Speaker
Description
Background: Agricultural grasslands are often managed intensively, influencing soil properties and local macro and micro- communities. The impacts of such anthropogenic changes are not limited to host diversity but can also affect diversity of host-associated microbial assemblages. These changes can have cascading effects across ecosystems, resulting in significant community alterations and challenges to health and function at different levels along the trophic chain.
Methods: This study investigates how fertilization affects microbial communities in grassland ecosystems in multiple connected trophic compartments treated with organic fertilizers, i.e. biogas digestate, cow/horse manure, and pig slurry, using high throughput 16S rRNA gene sequencing.
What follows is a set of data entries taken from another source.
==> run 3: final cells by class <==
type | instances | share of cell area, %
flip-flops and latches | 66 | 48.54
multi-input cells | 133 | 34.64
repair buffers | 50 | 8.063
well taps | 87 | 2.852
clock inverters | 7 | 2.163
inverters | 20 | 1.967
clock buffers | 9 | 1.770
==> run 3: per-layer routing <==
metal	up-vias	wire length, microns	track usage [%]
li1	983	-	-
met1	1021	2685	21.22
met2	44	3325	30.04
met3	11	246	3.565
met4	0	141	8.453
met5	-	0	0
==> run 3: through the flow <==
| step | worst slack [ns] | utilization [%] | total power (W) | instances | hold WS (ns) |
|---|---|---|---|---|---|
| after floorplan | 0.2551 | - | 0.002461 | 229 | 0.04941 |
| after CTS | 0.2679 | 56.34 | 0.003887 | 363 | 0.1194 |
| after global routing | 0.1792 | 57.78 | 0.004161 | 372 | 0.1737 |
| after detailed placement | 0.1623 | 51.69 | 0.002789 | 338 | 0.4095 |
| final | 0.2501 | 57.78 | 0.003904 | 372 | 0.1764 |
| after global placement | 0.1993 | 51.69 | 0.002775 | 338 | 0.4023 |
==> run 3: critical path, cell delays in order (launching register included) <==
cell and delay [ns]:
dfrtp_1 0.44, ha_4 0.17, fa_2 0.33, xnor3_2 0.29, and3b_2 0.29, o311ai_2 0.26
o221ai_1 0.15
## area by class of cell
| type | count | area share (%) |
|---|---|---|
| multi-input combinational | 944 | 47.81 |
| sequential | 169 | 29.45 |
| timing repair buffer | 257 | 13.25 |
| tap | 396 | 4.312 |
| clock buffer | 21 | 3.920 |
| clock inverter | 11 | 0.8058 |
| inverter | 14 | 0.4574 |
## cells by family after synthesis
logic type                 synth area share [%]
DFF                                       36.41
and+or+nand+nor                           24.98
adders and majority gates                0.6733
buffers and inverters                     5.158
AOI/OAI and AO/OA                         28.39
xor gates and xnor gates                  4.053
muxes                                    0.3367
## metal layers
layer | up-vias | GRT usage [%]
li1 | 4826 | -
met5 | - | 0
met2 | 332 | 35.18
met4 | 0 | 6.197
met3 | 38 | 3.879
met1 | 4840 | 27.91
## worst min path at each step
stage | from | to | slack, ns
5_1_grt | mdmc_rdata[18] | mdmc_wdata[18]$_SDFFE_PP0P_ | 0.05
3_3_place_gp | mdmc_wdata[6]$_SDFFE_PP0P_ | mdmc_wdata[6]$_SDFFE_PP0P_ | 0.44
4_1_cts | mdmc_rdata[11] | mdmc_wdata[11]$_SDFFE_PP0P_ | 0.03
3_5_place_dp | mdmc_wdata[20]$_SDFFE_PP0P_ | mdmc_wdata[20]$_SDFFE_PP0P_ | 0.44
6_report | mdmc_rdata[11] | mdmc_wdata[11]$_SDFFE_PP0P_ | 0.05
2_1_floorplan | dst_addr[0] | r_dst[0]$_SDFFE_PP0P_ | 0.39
**src/rtl/serial_word_adder_if.sv**
```systemverilog
// ---------------------------------------------------------------------------
// serial_word_adder_if
// Purpose : byte-stream bus between a word producer (master) and the serial
//           word adder (slave).
// Signals : start      - begin a new word addition
//           a_byte     - operand A byte, least significant byte first
//           b_byte     - operand B byte, least significant byte first
//           in_valid   - a_byte/b_byte valid this cycle
//           in_ready   - adder accepts a byte pair this cycle
//           sum_byte   - registered sum byte
//           sum_valid  - one-cycle pulse, sum_byte valid
//           last       - marks the most significant sum byte
//           cout       - final carry-out of the word
//           done       - one-cycle pulse, word complete
//           busy       - adder is processing a word
// ---------------------------------------------------------------------------
interface serial_word_adder_if;
   logic       start;
   logic [7:0] a_byte;
   logic [7:0] b_byte;
   logic       in_valid;
   logic       in_ready;
   logic [7:0] sum_byte;
   logic       sum_valid;
   logic       last;
   logic       cout;
   logic       done;
   logic       busy;

   modport master (
      output start, a_byte, b_byte, in_valid,
      input  in_ready, sum_byte, sum_valid, last, cout, done, busy
   );

   modport slave (
      input  start, a_byte, b_byte, in_valid,
      output in_ready, sum_byte, sum_valid, last, cout, done, busy
   );
endinterface

```
**src/rtl/serial_word_adder.sv**
```systemverilog
// ---------------------------------------------------------------------------
// serial_word_adder
// Purpose : adds two NBYTES-wide words one byte pair per cycle, LSB first,
//           on a single 8-bit datapath with a registered inter-byte carry.
// Ports   : i_clk - rising-edge clock
//           i_rst - synchronous, active-high reset
//           bus   - serial_word_adder_if slave modport (handshake, operand
//                   bytes, sum bytes, last/cout/done/busy status)
// ---------------------------------------------------------------------------
module serial_word_adder #(
   parameter int NBYTES = 4
) (
   input  logic               i_clk,
   input  logic               i_rst,
   serial_word_adder_if.slave bus
);

   localparam int CNT_W = $clog2(NBYTES);
   localparam logic [CNT_W-1:0] CNT_LAST = CNT_W'(NBYTES - 1);

   typedef enum logic [1:0] {
      ST_IDLE   = 2'd0,
      ST_RUN    = 2'd1,
      ST_FINISH = 2'd2
   } state_t;

   state_t           r_state;
   logic             r_carry;
   logic [CNT_W-1:0] r_cnt;
   logic [7:0]       r_sum_byte;
   logic             r_sum_valid;
   logic             r_last;
   logic             r_cout;
   logic             r_done;
   logic             r_busy;
   logic             r_in_ready;

   state_t           w_state_nx;
   logic             w_carry_nx;
   logic [CNT_W-1:0] w_cnt_nx;
   logic [7:0]       w_sum_byte_nx;
   logic             w_sum_valid_nx;
   logic             w_last_nx;
   logic             w_cout_nx;
   logic             w_done_nx;
   logic [8:0]       w_sum;

   // 8-bit add stage: 9-bit result, bit 8 is the carry into the next byte
   function automatic logic [8:0] add_stage(input logic [7:0] a,
                                            input logic [7:0] b,
                                            input logic       cin);
      return {1'b0, a} + {1'b0, b} + {8'h00, cin};
   endfunction

   // Next-state and next-output logic for the whole block
   always_comb begin
      w_state_nx     = r_state;
      w_carry_nx     = r_carry;
      w_cnt_nx       = r_cnt;
      w_sum_byte_nx  = r_sum_byte;
      w_sum_valid_nx = 1'b0;
      w_last_nx      = 1'b0;
      w_cout_nx      = r_cout;
      w_done_nx      = 1'b0;
      w_sum          = add_stage(bus.a_byte, bus.b_byte, r_carry);

      case (r_state)
         ST_IDLE: begin
            if (bus.start) begin
               w_state_nx = ST_RUN;
               w_carry_nx = 1'b0;
               w_cnt_nx   = '0;
               w_cout_nx  = 1'b0;
            end else begin
               w_state_nx = ST_IDLE;
            end
         end
         ST_RUN: begin
            if (bus.in_valid) begin
               w_sum_byte_nx  = w_sum[7:0];
               w_sum_valid_nx = 1'b1;
               w_carry_nx     = w_sum[8];
               if (r_cnt == CNT_LAST) begin
                  // counter parks at zero so it never exceeds NBYTES-1
                  w_last_nx  = 1'b1;
                  w_cout_nx  = w_sum[8];
                  w_cnt_nx   = '0;
                  w_state_nx = ST_FINISH;
               end else begin
                  w_cnt_nx = r_cnt + 1'b1;
               end
            end else begin
               w_state_nx = ST_RUN;
            end
         end
         ST_FINISH: begin
            w_done_nx  = 1'b1;
            w_state_nx = ST_IDLE;
         end
         default: begin
            w_state_nx = ST_IDLE;
         end
      endcase
   end

   // State and output registers; busy/in_ready are derived from the next state
   // so that they are registered yet aligned with the state they describe
   always_ff @(posedge i_clk) begin
      if (i_rst) begin
         r_state     <= ST_IDLE;
         r_carry     <= 1'b0;
         r_cnt       <= '0;
         r_sum_byte  <= 8'h00;
         r_sum_valid <= 1'b0;
         r_last      <= 1'b0;
         r_cout      <= 1'b0;
         r_done      <= 1'b0;
         r_busy      <= 1'b0;
         r_in_ready  <= 1'b0;
      end else begin
         r_state     <= w_state_nx;
         r_carry     <= w_carry_nx;
         r_cnt       <= w_cnt_nx;
         r_sum_byte  <= w_sum_byte_nx;
         r_sum_valid <= w_sum_valid_nx;
         r_last      <= w_last_nx;
         r_cout      <= w_cout_nx;
         r_done      <= w_done_nx;
         r_busy      <= (w_state_nx != ST_IDLE);
         r_in_ready  <= (w_state_nx == ST_RUN);
      end
   end

   assign bus.in_ready  = r_in_ready;
   assign bus.sum_byte  = r_sum_byte;
   assign bus.sum_valid = r_sum_valid;
   assign bus.last      = r_last;
   assign bus.cout      = r_cout;
   assign bus.done      = r_done;
   assign bus.busy      = r_busy;

endmodule
```
**src/flat_wrapper.sv**
```systemverilog
// flat-port wrapper written by rule: the top's interface ports become plain ports
module serial_word_adder_flat 
#(
   parameter int NBYTES = 4
)
  (i_clk, i_rst, bus_start, bus_a_byte, bus_b_byte, bus_in_valid, bus_in_ready, bus_sum_byte, bus_sum_valid, bus_last, bus_cout, bus_done, bus_busy);
  serial_word_adder_if bus_i ();
  input  logic i_clk;
  input  logic i_rst;
  input wire logic [$bits(bus_i.start)-1:0] bus_start;
  input wire logic [$bits(bus_i.a_byte)-1:0] bus_a_byte;
  input wire logic [$bits(bus_i.b_byte)-1:0] bus_b_byte;
  input wire logic [$bits(bus_i.in_valid)-1:0] bus_in_valid;
  output wire logic [$bits(bus_i.in_ready)-1:0] bus_in_ready;
  output wire logic [$bits(bus_i.sum_byte)-1:0] bus_sum_byte;
  output wire logic [$bits(bus_i.sum_valid)-1:0] bus_sum_valid;
  output wire logic [$bits(bus_i.last)-1:0] bus_last;
  output wire logic [$bits(bus_i.cout)-1:0] bus_cout;
  output wire logic [$bits(bus_i.done)-1:0] bus_done;
  output wire logic [$bits(bus_i.busy)-1:0] bus_busy;
  assign bus_i.start = bus_start;
  assign bus_i.a_byte = bus_a_byte;
  assign bus_i.b_byte = bus_b_byte;
  assign bus_i.in_valid = bus_in_valid;
  assign bus_in_ready = bus_i.in_ready;
  assign bus_sum_byte = bus_i.sum_byte;
  assign bus_sum_valid = bus_i.sum_valid;
  assign bus_last = bus_i.last;
  assign bus_cout = bus_i.cout;
  assign bus_done = bus_i.done;
  assign bus_busy = bus_i.busy;
  serial_word_adder #(.NBYTES(NBYTES)) u_core (.i_clk(i_clk), .i_rst(i_rst), .bus(bus_i));
endmodule
```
Results: Our results indicated shifts in microbial composition in response to fertilization, which were most pronounced in belowground trophic compartments. These changes were strongly host-dependent, with the pig slurry treatment exerting the greatest impact. The presence of overlapping bacterial genera across soil, plant, and animal compartments suggests strong interactions between trophic levels. Although pig slurry-derived microbes were detected in all compartments, their low prevalence indicates an indirect effect of fertilization, associated with changes in nutrient availability.
Conclusions: Our findings demonstrate that belowground and aboveground trophic levels respond differently to fertilization-induced microbial alterations. This highlights the importance of considering host-specific and trophic interactions when evaluating the impacts of anthropogenic disturbances on ecosystems and their implications for environmental and human health.